With the arrival of Sentry and the Void in the MCU timeline. While technically a hero, Sentry’s darker half, the Void, served as the true villain of Thunderbolts⁎, reshaping the power rankings across the franchise. Now that this cosmic-level threat has debuted, it's time to reassess who stands among the MCU’s most powerful villains – and how they compare to Sentry and his destructive alter ego.
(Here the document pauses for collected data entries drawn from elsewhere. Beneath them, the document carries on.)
`src/rtl/umi_tx_arbiter.sv`:
```
// Round-robin, message-atomic merge of NUM_INPUTS UMI request streams onto one registered tx port.
// The winner holds the grant until its eom beat transfers, so messages never interleave.
module umi_tx_arbiter #(
  parameter int NUM_INPUTS = 2,
  parameter int DW         = 256,
  parameter int AW         = 64,
  parameter int CW         = 32
) (
  input  logic                     clk,
  input  logic                     rst,
  input  logic [NUM_INPUTS*DW-1:0] in_data,
  input  logic [NUM_INPUTS*AW-1:0] in_srcaddr,
  input  logic [NUM_INPUTS*AW-1:0] in_dstaddr,
  input  logic [NUM_INPUTS*CW-1:0] in_cmd,
  input  logic [NUM_INPUTS-1:0]    in_valid,
  output logic [NUM_INPUTS-1:0]    in_ready,
  output logic [DW-1:0]            out_data,
  output logic [AW-1:0]            out_srcaddr,
  output logic [AW-1:0]            out_dstaddr,
  output logic [CW-1:0]            out_cmd,
  output logic                     out_valid,
  input  logic                     out_ready,
  output logic [NUM_INPUTS-1:0]    grant
);

  localparam int IW  = (NUM_INPUTS > 1) ? $clog2(NUM_INPUTS) : 1;
  localparam int EOM = 22;

  typedef enum logic {
    IDLE   = 1'b0,
    LOCKED = 1'b1
  } state_t;

  state_t        state_q;
  logic [IW-1:0] rr_ptr_q;
  logic [IW-1:0] rr_ptr_d;
  logic [IW-1:0] lock_idx_q;
  logic [IW-1:0] win_idx;
  logic          win_found;
  logic          win_vld;
  logic          can_load;
  logic          xfer;
  logic [IW:0]   cand;
  logic [IW:0]   nxt;

  logic [DW-1:0] sel_data;
  logic [AW-1:0] sel_srcaddr;
  logic [AW-1:0] sel_dstaddr;
  logic [CW-1:0] sel_cmd;

  logic [DW-1:0] out_data_q;
  logic [AW-1:0] out_srcaddr_q;
  logic [AW-1:0] out_dstaddr_q;
  logic [CW-1:0] out_cmd_q;
  logic          out_valid_q;

  // Winner search: LOCKED pins the owner; IDLE scans upward from rr_ptr with wrap.
  always_comb begin
    win_found = 1'b0;
    win_idx   = '0;
    cand      = '0;
    if (state_q == LOCKED) begin
      win_found = 1'b1;
      win_idx   = lock_idx_q;
    end else begin
      for (int k = 0; k < NUM_INPUTS; k++) begin
        cand = {1'b0, rr_ptr_q} + (IW+1)'(k);
        if (cand >= (IW+1)'(NUM_INPUTS)) begin
          cand = cand - (IW+1)'(NUM_INPUTS);
        end
        for (int i = 0; i < NUM_INPUTS; i++) begin
          if (!win_found && in_valid[i] && (cand[IW-1:0] == IW'(i))) begin
            win_found = 1'b1;
            win_idx   = IW'(i);
          end
        end
      end
    end
  end

  always_comb begin
    grant       = '0;
    sel_data    = '0;
    sel_srcaddr = '0;
    sel_dstaddr = '0;
    sel_cmd     = '0;
    for (int i = 0; i < NUM_INPUTS; i++) begin
      if (win_found && (win_idx == IW'(i))) begin
        grant[i]    = 1'b1;
        sel_data    = in_data[i*DW +: DW];
        sel_srcaddr = in_srcaddr[i*AW +: AW];
        sel_dstaddr = in_dstaddr[i*AW +: AW];
        sel_cmd     = in_cmd[i*CW +: CW];
      end
    end
  end

  always_comb begin
    nxt      = {1'b0, win_idx} + (IW+1)'(1);
    rr_ptr_d = nxt[IW-1:0];
    if (nxt >= (IW+1)'(NUM_INPUTS)) begin
      rr_ptr_d = '0;
    end
  end

  assign can_load = !out_valid_q || out_ready;
  assign in_ready = grant & {NUM_INPUTS{can_load}};
  assign win_vld  = |(grant & in_valid);
  assign xfer     = win_vld && can_load;

  always_ff @(posedge clk) begin
    if (rst) begin
      state_q       <= IDLE;
      rr_ptr_q      <= '0;
      lock_idx_q    <= '0;
      out_valid_q   <= 1'b0;
      out_data_q    <= '0;
      out_srcaddr_q <= '0;
      out_dstaddr_q <= '0;
      out_cmd_q     <= '0;
    end else if (xfer) begin
      out_valid_q   <= 1'b1;
      out_data_q    <= sel_data;
      out_srcaddr_q <= sel_srcaddr;
      out_dstaddr_q <= sel_dstaddr;
      out_cmd_q     <= sel_cmd;
      // Only a finished message moves the round-robin pointer.
      if (sel_cmd[EOM]) begin
        state_q  <= IDLE;
        rr_ptr_q <= rr_ptr_d;
      end else begin
        state_q    <= LOCKED;
        lock_idx_q <= win_idx;
      end
    end else if (out_ready) begin
      out_valid_q <= 1'b0;
    end
  end

  assign out_data    = out_data_q;
  assign out_srcaddr = out_srcaddr_q;
  assign out_dstaddr = out_dstaddr_q;
  assign out_cmd     = out_cmd_q;
  assign out_valid   = out_valid_q;

endmodule

```
`config.mk`:
```
export PLATFORM = sky130hd
export DESIGN_NAME = umi_tx_arbiter
export DESIGN_NICKNAME = d
export VERILOG_FILES = /design/src/rtl/umi_tx_arbiter.sv
export SDC_FILE = /design/constraint.sdc
export NUM_CORES = 1
export LEC_CHECK = 0
export BUFFER_PORTS_ARGS = -buffer_cell sky130_fd_sc_hd__buf_2
export CAP_MARGIN = 20
export CORE_AREA = 2 2 497 499
export DETAILED_ROUTE_END_ITERATION = 7
export DIE_AREA = 0 0 499 501
export PLACE_DENSITY = 0.3
export SYNTH_ARGS = -nofsm -noshare
export SYNTH_HDL_FRONTEND = slang
export SYNTH_SLANG_ARGS = --single-unit
export TNS_END_PERCENT = 1
```
`constraint.sdc`:
```
create_clock -name clk -period 1.9 [get_ports clk]
set_clock_uncertainty 0.05 [all_clocks]
set_input_delay 0.38 -clock clk [delete_from_list [all_inputs] [get_ports clk]]
set_output_delay 0.38 -clock clk [all_outputs]
set_load 0.01 [all_outputs]
```
==> results of run 1 <==
worst max-delay path by stage:
stage | from | to
after detailed placement | out_ready | out_srcaddr[11]
after global routing | state_q | in_ready[1]
after CTS | rr_ptr_q | in_ready[0]
final | state_q | in_ready[1]
after global placement | out_ready | out_srcaddr[11]
after floorplan | in_valid[0] | in_ready[0]
metrics by stage:
| stage | cells | area, µm² | utilization, % |
|---|---|---|---|
| 2_1_floorplan | 1927 | 16900 | - |
| 3_3_place_gp | 6484 | 29100 | 11.9 |
| 3_5_place_dp | 6484 | 29100 | 11.9 |
| 4_1_cts | 7227 | 38900 | 15.9 |
| 5_1_grt | 7246 | 40500 | 16.6 |
| 6_report | 7253 | 40500 | 16.6 |
registers in the layout (all words and copies together), names as in the netlist:
| register | cells |
|---|---|
| out_dstaddr | 64 |
| state_q | 1 |
| lock_idx_q | 1 |
| out_srcaddr | 64 |
| out_data | 256 |
| out_cmd | 32 |
| rr_ptr_q | 1 |
| out_valid | 1 |
placed cells by master, fill, tap and decap left out, drive strengths merged, types with 3 or more instances in the layout:
cell type and n:
nand2b 3, o21ai 4, diode 14, buf 1591
a21oi 4, clkinvlp 6, inv 4, a221oi 416
clkinv 11, bufinv 8, nor2 418, clkbuf 83
nor3 417, dlygate4sd3 620, dfxtp 420
Yosys cell counts:
| master | count |
|---|---|
| dfxtp_1 | 420 |
| nor2_1 | 418 |
| nor3_1 | 417 |
| a221oi_1 | 416 |
| buf_2 | 142 |
| clkbuf_1 | 83 |
| a21oi_1 | 4 |
| buf_4 | 4 |
| nand2b_1 | 3 |
| a211oi_1 | 2 |
| and2_1 | 2 |
| buf_1 | 2 |
| nand2_1 | 2 |
| o21ai_0 | 2 |
| a21bo_2 | 1 |
| a21boi_2 | 1 |
| a31oi_1 | 1 |
| mux2i_1 | 1 |
| nor2b_1 | 1 |
| o21ai_1 | 1 |
| o21ai_2 | 1 |
| o221a_2 | 1 |
| o221ai_2 | 1 |
| or2_0 | 1 |
logic make-up (layout without fill, tap and decap cells):
logic type,after synthesis,after routing
and+or+nand+nor,844,844
other,0,14
AOI/OAI and AO/OA,431,431
buffers and inverters,231,2323
DFF,420,420
muxes,1,1
layer usage:
layer / share of wire (%) / global-route usage (%) / wire (µm)
met1: 41 / 14.4 / 66900
met4: 3.9 / 4.36 / 6370
met2: 44 / 19.8 / 73300
met5: 0.042 / 0 / 69
met3: 11 / 6.00 / 18400
repair_timing:
action                                  CTS  global route
hold buffers                            620             0
gates cloned                              2             1
resized for setup                       213           217
hold endpoints to repair                323             0
buffers inserted                         10            12
endpoints found under the setup margin  306           420
pin swaps                                 2             5
final cells by class:
class,count,area share (%)
Clock buffer,82,4.20
Sequential cell,420,20.8
Multi-Input combinational cell,1276,24.7
Timing Repair Buffer,2212,39.4
Clock inverter,29,0.978
Tap cell,3220,9.94
Antenna cell,14,0.0864
critical path: stages (launching register included):
cell	delay [ps]
dfxtp_4	370
buf_6	120
nand2b_4	140
o21ai_4	170
buf_12	150
and2_4	140
buf_6	90
power breakdown:
| part | internal, mW | switching [mW] | total [mW] |
|---|---|---|---|
| Combinational | 6.06 | 8.00 | 14.1 |
| Sequential | 10.0 | 0.727 | 10.8 |
| Clock | 7.35 | 4.89 | 12.2 |
==> run metrics, run 1 <==
Max-slew headroom 68.7%; Layout area overhead 139%; hold path depth 4; multi-input logic area 0.0100 mm²; Reg clk slew, reported paths 60 ps; post-route DRC violation count 0; yosys warns 0; # setup viols final 362; final wirelength 165 mm; CP arrival 1870 ps; xor and xnor fraction of the mapped netlist area 0%; largest cells by area after synthesis dfxtp_1 50%, a221oi_1 22%, nor3_1 12%; setup slack after layout -402 ps; Worst Hold Class in2reg; Setup crit end kind output pin; Starting Density 6.92%; worst hold start in_dstaddr[41]; CP Class reg2out; MaxCap Viol Count 0; Die X 499 µm; pre-CTS setup slack -835 ps; register area 0.00842 mm²; setup TNS -57930 ps; routability cong. 0.855; # fillers 27714; Synth Register Bits 420; Mean Syn Cell Area 8.79 µm²; complex-gate fraction of the synthesized area 22.2%; sequential share of the synthesized area 49.6%; Antenna Violating Nets Remaining 0; R2R setup slack -350 ps; Simple-Gate Fraction of Synth Area 21.9%; vias per cell 3.39; largest family of logic cells by synthesized area compound AO/OA/AOI/OAI gates; CTS H-Tree Depth 2; Slew Limit Fails 0; total chip power 37.1 mW; DR pass1 iterations 5; VDD IR max 687 µV; Slew @ Worst Pin 469 ps; maximum clock path buffer count 3; Tot GR Track Use 12.4%; PwrDens 914 mW/mm²; Fin. Hold Viols 0; Fmax 434 MHz; WP data required 1470 ps; outcome finished with violations; NumNets Final 4807; crit path launch type flip-flop; Tcrit/Tclk final 121%; Lkg Pwr 17.4 nW; area leader, netlist dfxtp_1; largest net degree at the start of global routing 75; DIE AREA 0.250 mm²; vias in the first global route 25569; total congestion overflow 0; num rows 182; initial antenna violation count 38; WHS 52.5 ps; initial DRC count 1230; CTS tree yes; Reg-to-Reg Start state_q; mux cell area share after synthesis 0.0591%; Adder-Cell Fraction of Synth Area 0%; input/output buffers 1257; Die Ht 501 µm; routed wire length per instance 22.8 µm; R2R depth 11; Synth cell types 24; clk_lat worst skew 690 ps; Synth Cell Area 0.0169 mm²; CTS Sinks 420; first-pass GRT wire length 216 mm; ratio of cells with drive above 1 in the final layout 49.5%; vias 24613; failing checks setup timing; hold endpoint out_dstaddr[41]; Post-Synthesis Net Count 2764; share of the synthesized area in the top cell type 49.6%; fin crit period 2300 ps; hpwl dp 136 mm; RSZ-0062 raised after global routing true; crit path max fanout 4; Cells after Synth 1927; Core ar. 0.245 mm²; root buf cell clkbuf_16; total clock buffers created by CTS 60; I/O pin total 1258; R2R Path End out_data[207]
Note: power is estimated with default switching activity, not from simulation.
==> inputs of run 2 (changes only) <==
--- a/config.mk
+++ b/config.mk
@@ -11,6 +11,7 @@
 export DETAILED_ROUTE_END_ITERATION = 7
 export DIE_AREA = 0 0 499 501
 export PLACE_DENSITY = 0.3
+export SETUP_SLACK_MARGIN = 0.3
 export SYNTH_ARGS = -nofsm -noshare
 export SYNTH_HDL_FRONTEND = slang
 export SYNTH_SLANG_ARGS = --single-unit
==> run 2 against run 1 <==
Against the previous run:
- the flow still finishes with violations (setup timing)
- setup slack gained 4.6 ps
- combinational power rose by 11%
- critical path depth rose by 5
- cell count is 0.72% higher
- first-iteration DRC count up 13%
- sequential cell count stayed put
- count of clock-buffer cells in the layout is 3 lower
- routed wire length grew 4.5%
- global-route usage grew 0.46 points
- sequential share of layout area shrank 1.2 points
- register-to-register slack got worse by 50 ps
- critical endpoint is now out_data[19]
==> run metrics, run 2 (synthesized netlist as in run 1, its figures left out) <==
hold endpoint out_data[214]; I/O pin total 1258; Tcrit/Tclk final 121%; Antenna Violating Nets Remaining 0; Slew @ Worst Pin 457 ps; leading cell type in the layout, fill and taps excluded buf_2; RSZ-0062 raised after global routing true; # setup viols final 384; Core ar. 0.245 mm²; multi-input logic area 0.0110 mm²; hold path depth 3; post-route DRC violation count 0; worst hold start in_data[214]; maximum clock path buffer count 3; max reg flops 256; ratio of cells with drive above 1 in the final layout 51.4%; R2R Path End out_data[19]; vias 24928; CTS Sinks 420; register area 0.00843 mm²; vias per cell 3.41; R2R depth 11; Top Family by Delay on Critical Path buffers and inverters; PwrDens 887 mW/mm²; CP Class reg2reg; WP buf/inv 7; CTS tree yes; crit path launch type flip-flop; initial DRC count 1384; Die Ht 501 µm; input/output buffers 1257; routed wire length per instance 23.6 µm; hpwl dp 141 mm; Worst Hold Class in2reg; final wirelength 173 mm; clk_lat worst skew 670 ps; CTS H-Tree Depth 2; first-pass GRT wire length 222 mm; DIE AREA 0.250 mm²; CP max-delay cell dfxtp_2; total clock buffers created by CTS 58; NumNets Final 4846; Starting Density 6.92%; Lkg Pwr 18.0 nW; Critical Path Most Common Cell buf_4; VDD IR max 673 µV; R2R setup slack -400 ps; Fmax 435 MHz; fin crit period 2300 ps; root buf cell clkbuf_16; DR pass1 iterations 5; total congestion overflow 0; Tot GR Track Use 12.9%; setup TNS -60450 ps; setup slack after layout -398 ps; vias in the first global route 25838; commonest non-fill, non-tap cells in the layout 1087 x buf_2, 663 x dlygate4sd3_1, 418 x nor2_1, 415 x nor3_1, 412 x dfxtp_1; CP Cell Sequence nand2b_4 > buf_4 > o21ai_4 > buf_4 > buf_4 > buf_12 > buf_16 > buf_4 > buf_12 > a221oi_2 > nor3_1; Reg-to-Reg Start lock_idx_q; Reg clk slew, reported paths 60 ps; Layout area overhead 154%; routability cong. 0.859; # fillers 27475; Die X 499 µm; placed insts 6471; outcome finished with violations; max incr delay on CP 350 ps; Levels on crit path 11; largest net degree at the start of global routing 47; failing checks setup timing; final non-filler cell total 7305; MaxCap Viol Count 0; Slew Limit Fails 0; crit path max fanout 16; num rows 182; initial antenna violation count 70; CP arrival 2810 ps; Setup crit end kind flip-flop; WP data required 2410 ps; Fin. Hold Viols 0; Max-slew headroom 69.5%
run 2: worst max path at each step:
stage                startpoint  slack (ps)       endpoint
detailed placement  in_valid[0]        -630  out_data[142]
global route            state_q        -510    in_ready[1]
CTS                     state_q        -480    in_ready[1]
finish               lock_idx_q        -400   out_data[19]
floorplan               state_q         290    out_data[0]
global placement    in_valid[0]        -640  out_data[142]
run 2: routing by layer:
| layer | routed length [µm] | part of all wire, % | track usage, % |
|---|---|---|---|
| met1 | 73000 | 42 | 15.8 |
| met2 | 73000 | 42 | 19.7 |
| met3 | 19900 | 12 | 6.33 |
| met4 | 6390 | 3.7 | 3.99 |
| met5 | 186 | 0.11 | 0 |
run 2: timing repair:
| item | CTS | global route |
|---|---|---|
| endpoints found under the hold margin | 341 | 0 |
| endpoints found under the setup margin | 839 | 840 |
| hold buffers | 663 | 0 |
| resized for setup | 529 | 452 |
| gates cloned | 3 | 8 |
| pin swaps | 21 | 52 |
| setup buffers | 18 | 6 |
run 2: layout make-up:
class	instances	share of cell area, %
Timing Repair Buffer	2253	40.6
Clock buffer	79	3.88
Sequential cell	420	19.6
Multi-Input combinational cell	1276	25.6
Antenna cell	29	0.168
Clock inverter	28	0.819
Tap cell	3220	9.35
run 2: where the power goes:
part | internal, mW | switching (mW) | total [mW]
Clock | 6.96 | 4.86 | 11.8
Combinational | 7.02 | 8.54 | 15.6
Sequential | 10.0 | 0.806 | 10.8
Total | 24.0 | 14.2 | 38.2
run 2: metrics by stage:
stage	power [mW]	setup WS (ps)	utilization, %	cell area (µm²)	hold slack (ps)
2_1_floorplan	15.2	291	-	17000	426
3_3_place_gp	22.1	-640	11.8	29000	426
3_5_place_dp	22.1	-635	11.8	29000	433
4_1_cts	37.5	-477	16.7	40900	0.186
5_1_grt	40.3	-506	17.6	43000	13.4
6_report	38.2	-398	17.6	43100	36.4
run 2: worst reg2reg max path, stage by stage (launching register included):
cell and delay [ps]:
dfxtp_2 350, nand2b_4 140, buf_4 130, o21ai_4 70
buf_4 130, buf_4 130, buf_12 150, buf_16 340
buf_4 170, buf_12 150, a221oi_2 300, nor3_1 70
==> inputs of run 3 (changes only) <==
--- a/config.mk
+++ b/config.mk
@@ -10,7 +10,7 @@
 export CORE_AREA = 2 2 497 499
 export DETAILED_ROUTE_END_ITERATION = 7
 export DIE_AREA = 0 0 499 501
-export PLACE_DENSITY = 0.3
+export PLACE_DENSITY = 0.31
 export SETUP_SLACK_MARGIN = 0.3
 export SYNTH_ARGS = -nofsm -noshare
 export SYNTH_HDL_FRONTEND = slang
==> run 3 against run 2 <==
Against the previous run:
- the flow still finishes with violations (setup timing)
- sequential cell count is the same
- critical path depth shrank 5
- setup slack lost 4.5 ps
- fmax shrank 0.20%
- non-clock buffer count shrank 5
- clock power is essentially flat
- first-iteration DRC count grew 2.7%
- design area shrank 1.5%
==> run metrics, run 3 (synthesized netlist as in run 1, its figures left out) <==
R2R depth 11; Lkg Pwr 17.8 nW; routability cong. 0.911; hpwl dp 143 mm; total clock buffers created by CTS 58; input/output buffers 1257; Slew Limit Fails 0; DIE AREA 0.250 mm²; failing checks setup timing; setup TNS -45190 ps; worst hold start in_data[8]; initial DRC count 1422; MaxCap Viol Count 0; routed wire length per instance 24.1 µm; Die X 499 µm; hold endpoint out_data[8]; largest net degree at the start of global routing 49; DR pass1 iterations 5; maximum clock path buffer count 3; Clk pwr share 30.8%; root buf cell clkbuf_16; CP Class reg2out; Fin. Hold Viols 0; num rows 182; Pint 23.8 mW; VDD IR max 671 µV; Starting Density 6.92%; commonest non-fill, non-tap cells in the layout 1006 x buf_2, 687 x dlygate4sd3_1, 418 x nor2_1, 388 x nor3_1, 383 x dfxtp_1; initial antenna violation count 85; total chip power 37.4 mW; I/O pin total 1258; Die Ht 501 µm; crit path launch type flip-flop; clk_lat worst skew 670 ps; Tot GR Track Use 13.1%; Reg-to-Reg Start state_q; utilization after layout 17.3%; ratio of cells with drive above 1 in the final layout 48.1%; R2R Path End out_dstaddr[55]; sw frac 36.4%; pre-CTS setup slack -606 ps; total congestion overflow 0; vias 25089; max reg flops 256; CTS Sinks 420; Core ar. 0.245 mm²; RSZ-0062 raised after global routing true; Antenna Violating Nets Remaining 0; # setup viols final 354; Slew @ Worst Pin 471 ps; NumNets Final 4841; vias in the first global route 25614; power share of the sequential group 29.2%; R2R setup slack -340 ps; fin crit period 2300 ps; outcome finished with violations; final wirelength 176 mm; leading cell type in the layout, fill and taps excluded buf_2; WP data required 1470 ps; CTS tree yes; Reg clk slew, reported paths 60 ps; Worst Hold Class in2reg; Fmax 434 MHz; crit path max fanout 3; vias per cell 3.44; Max-slew headroom 68.6%; post-route DRC violation count 0; combinational fraction of design power 40.0%; first-pass GRT wire length 224 mm; Tcrit/Tclk final 121%; Critical Path Start state_q; hold path depth 4; CP arrival 1870 ps; setup slack after layout -402 ps; PwrDens 881 mW/mm²; Setup crit end kind output pin; CTS H-Tree Depth 2; Layout area overhead 150%; switching power 13.6 mW; WHS 59.0 ps
run 3: power groups by stage:
stage | logic, mW | registers [mW] | clock network, mW
2_1_floorplan | 3.80 | 11.4 | 0
3_3_place_gp | 11.1 | 10.9 | 0
3_5_place_dp | 11.0 | 10.9 | 0
4_1_cts | 13.8 | 10.9 | 12.0
5_1_grt | 16.1 | 11.1 | 12.3
6_report | 15.0 | 10.9 | 11.5
run 3: worst max-delay path by stage:
stage                                to  slack [ps]  cells after the start
after CTS                   in_ready[1]        -530                      6
after detailed placement  out_data[217]        -610                      8
after global routing        in_ready[1]        -520                      6
after global placement    out_data[217]        -610                      8
final                       in_ready[1]        -400                      6
after floorplan             out_data[0]         290                      7
run 3: per-stage QoR:
stage               cells  cell area (µm²)
global route         7288            42400
floorplan            1927            17000
global placement     6428            28800
detailed placement   6428            28800
CTS                  7241            40000
finish               7301            42400
run 3: critical path, stage by stage, from the launching register on:
cell	delay, ps
dfxtp_4	340
buf_6	120
nand2b_4	140
o21ai_4	190
buf_12	150
and2_4	140
buf_8	120
run 3: routing by layer:
metal	wire length, µm	global-route usage [%]
met1	70800	15.5
met2	74800	19.9
met3	22600	6.81
met4	7160	5.11
met5	162	0
run 3: layout make-up:
class / instances / area (µm²)
antenna: 31 / 77.6
clock buffer: 81 / 1650
clock inverter: 25 / 283
fill: 27373 / 202000
multi-input combinational: 1276 / 9550
sequential: 420 / 8460
tap: 3220 / 4030
timing repair buffer: 2248 / 18400
run 3: what timing repair did:
item,4_1_cts,5_1_grt
setup endpoints to repair,840,840
cloned,3,12
pin swaps,10,18
hold buffers,687,0
resized for setup,534,422
endpoints found under the hold margin,353,0
setup buffers,17,17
In Thunderbolts⁎, the Sentry is introduced as a government superweapon gone wrong, his psyche fractured by immense power. His evil half, the Void, emerges as the movie’s primary antagonist, nearly wiping out the entire team and threatening global annihilation. By the end, a combined effort suppresses the Void, and the Thunderbolts* post-credits scene implies Sentry has retired to prevent another appearance of the Void, though he remains a part of the Thunderbolts team.
10 Loki
Thor & The Avengers
Loki may be one of the most beloved villains in the MCU, but in of raw power, he's not as formidable as later foes. His threat level skyrocketed in The Avengers thanks to the Tesseract and an alien army provided by Thanos. Without these, Loki is a skilled illusionist and trickster, but not physically overwhelming. He’s been bested by Thor multiple times and often relies more on manipulation than brute strength.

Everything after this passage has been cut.